Breaking BACnet: Protocol Stack Vulnerabilities in Commercial BMS Controllers

BACnet/IP implementations across six major vendors consistently process untrusted network input with no authentication and minimal bounds checking. WriteProperty calls modifying live setpoints with no audit trail.

Background

BACnet (Building Automation and Control Networks) is the dominant protocol in commercial building management systems.

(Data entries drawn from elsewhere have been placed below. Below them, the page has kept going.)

==> src/hdl/lb_regs.sv <==
// one REG_MEM_DATA access at a time; poll host pending in REG_STATUS before the next one
`include "capture_macros.svh"

module lb_regs (
  input  logic                         clk_200m,
  input  logic                         reset_200m,
  input  logic                         lb_wr,
  input  logic                         lb_rd,
  input  lb_pkg::lb_addr_t             lb_addr,
  input  lb_pkg::lb_data_t             lb_wr_d,
  output lb_pkg::lb_data_t             lb_rd_d,
  output logic                         lb_rd_rdy,
  output capture_pkg::event_mode_t     mode,
  output logic                         arm,
  output capture_pkg::event_t          trig_mask,
  output lb_pkg::lb_data_t             window,
  input  capture_pkg::capture_state_t  state,
  input  capture_pkg::sample_count_t   stored_count,
  output logic                         host_req,
  output logic                         host_we,
  output capture_pkg::mem_addr_t       host_addr,
  output capture_pkg::event_t          host_wr_d,
  input  logic                         host_done,
  input  capture_pkg::event_t          host_rd_d
);

  capture_pkg::mem_addr_t mem_addr;
  lb_pkg::lb_data_t       reg_rd_mux;
  lb_pkg::lb_data_t       status_word;
  logic                   mem_sel;
  logic                   mem_start;
  logic                   rd_pend;
  logic                   rd_done;

  assign mem_sel   = (lb_addr[7:0] == `REG_MEM_DATA);
  assign mem_start = (lb_wr || lb_rd) && mem_sel;
  // memory read returns with the arbiter done pulse
  assign rd_done   = host_done && rd_pend;

  // ----------------------------------------------------------------------
  // readback mux
  // ----------------------------------------------------------------------
  always_comb begin
    status_word                   = '0;
    status_word[1:0]              = state;
    status_word[`STATUS_PEND_BIT] = host_req;
    status_word[31:16]            = 16'(stored_count);
    case (lb_addr[7:0])
      `REG_CTRL:      reg_rd_mux = lb_pkg::lb_data_t'(mode);
      `REG_TRIG_MASK: reg_rd_mux = lb_pkg::lb_data_t'(trig_mask);
      `REG_WINDOW:    reg_rd_mux = window;
      `REG_MEM_ADDR:  reg_rd_mux = lb_pkg::lb_data_t'(mem_addr);
      `REG_STATUS:    reg_rd_mux = status_word;
      default:        reg_rd_mux = '0;
    endcase
  end

  // ----------------------------------------------------------------------
  // control registers and host request
  // ----------------------------------------------------------------------
  always_ff @(posedge clk_200m) begin
    if (reset_200m) begin
      mode      <= capture_pkg::mode_nibbles;
      arm       <= 1'b0;
      trig_mask <= '0;
      window    <= '0;
      mem_addr  <= '0;
      host_req  <= 1'b0;
      rd_pend   <= 1'b0;
      lb_rd_rdy <= 1'b0;
    end else begin
      arm       <= 1'b0;
      lb_rd_rdy <= rd_done || (lb_rd && !mem_sel);
      if (lb_wr) begin
        case (lb_addr[7:0])
          `REG_CTRL: begin
            mode <= capture_pkg::event_mode_t'(lb_wr_d[1:0]);
            arm  <= lb_wr_d[`CTRL_ARM_BIT];
          end
          `REG_TRIG_MASK: trig_mask <= capture_pkg::event_t'(lb_wr_d);
          `REG_WINDOW:    window    <= lb_wr_d;
          `REG_MEM_ADDR:  mem_addr  <= capture_pkg::mem_addr_t'(lb_wr_d);
          default:        ;
        endcase
      end
      // held until the arbiter answers
      if (host_done) begin
        host_req <= 1'b0;
        rd_pend  <= 1'b0;
      end
      if (mem_start) begin
        host_req <= 1'b1;
        rd_pend  <= lb_rd;
      end
    end
  end

  // request payload and read data
  always_ff @(posedge clk_200m) begin
    if (mem_start) begin
      host_we   <= lb_wr;
      host_addr <= mem_addr;
      host_wr_d <= capture_pkg::event_t'(lb_wr_d);
    end
    if (rd_done) begin
      lb_rd_d <= lb_pkg::lb_data_t'(host_rd_d);
    end else if (lb_rd && !mem_sel) begin
      lb_rd_d <= reg_rd_mux;
    end
  end

endmodule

Despite its critical role in HVAC, lighting, and access control, most BACnet/IP stacks ship with no authentication layer and rely entirely on network segmentation for security.

Findings

During testing of six commercial BMS controllers, the following issues were consistently identified:

• Unauthenticated ReadProperty and WriteProperty access to all BACnet objects
• No input validation on object identifiers, allowing enumeration of the entire device tree
• Stack-based buffer overflows in custom BACnet object name handling
• Missing rate limiting on WhoIs/IAm discovery, enabling network-wide device mapping
• WriteProperty calls to binary output objects directly controlling physical relay states

Impact

An attacker with network access to the BACnet/IP segment can read all sensor values, modify setpoints (temperature, pressure, flow rates), and toggle physical outputs without any authentication or logging. In tested deployments, the BACnet segment was reachable from the corporate LAN with no firewall rules.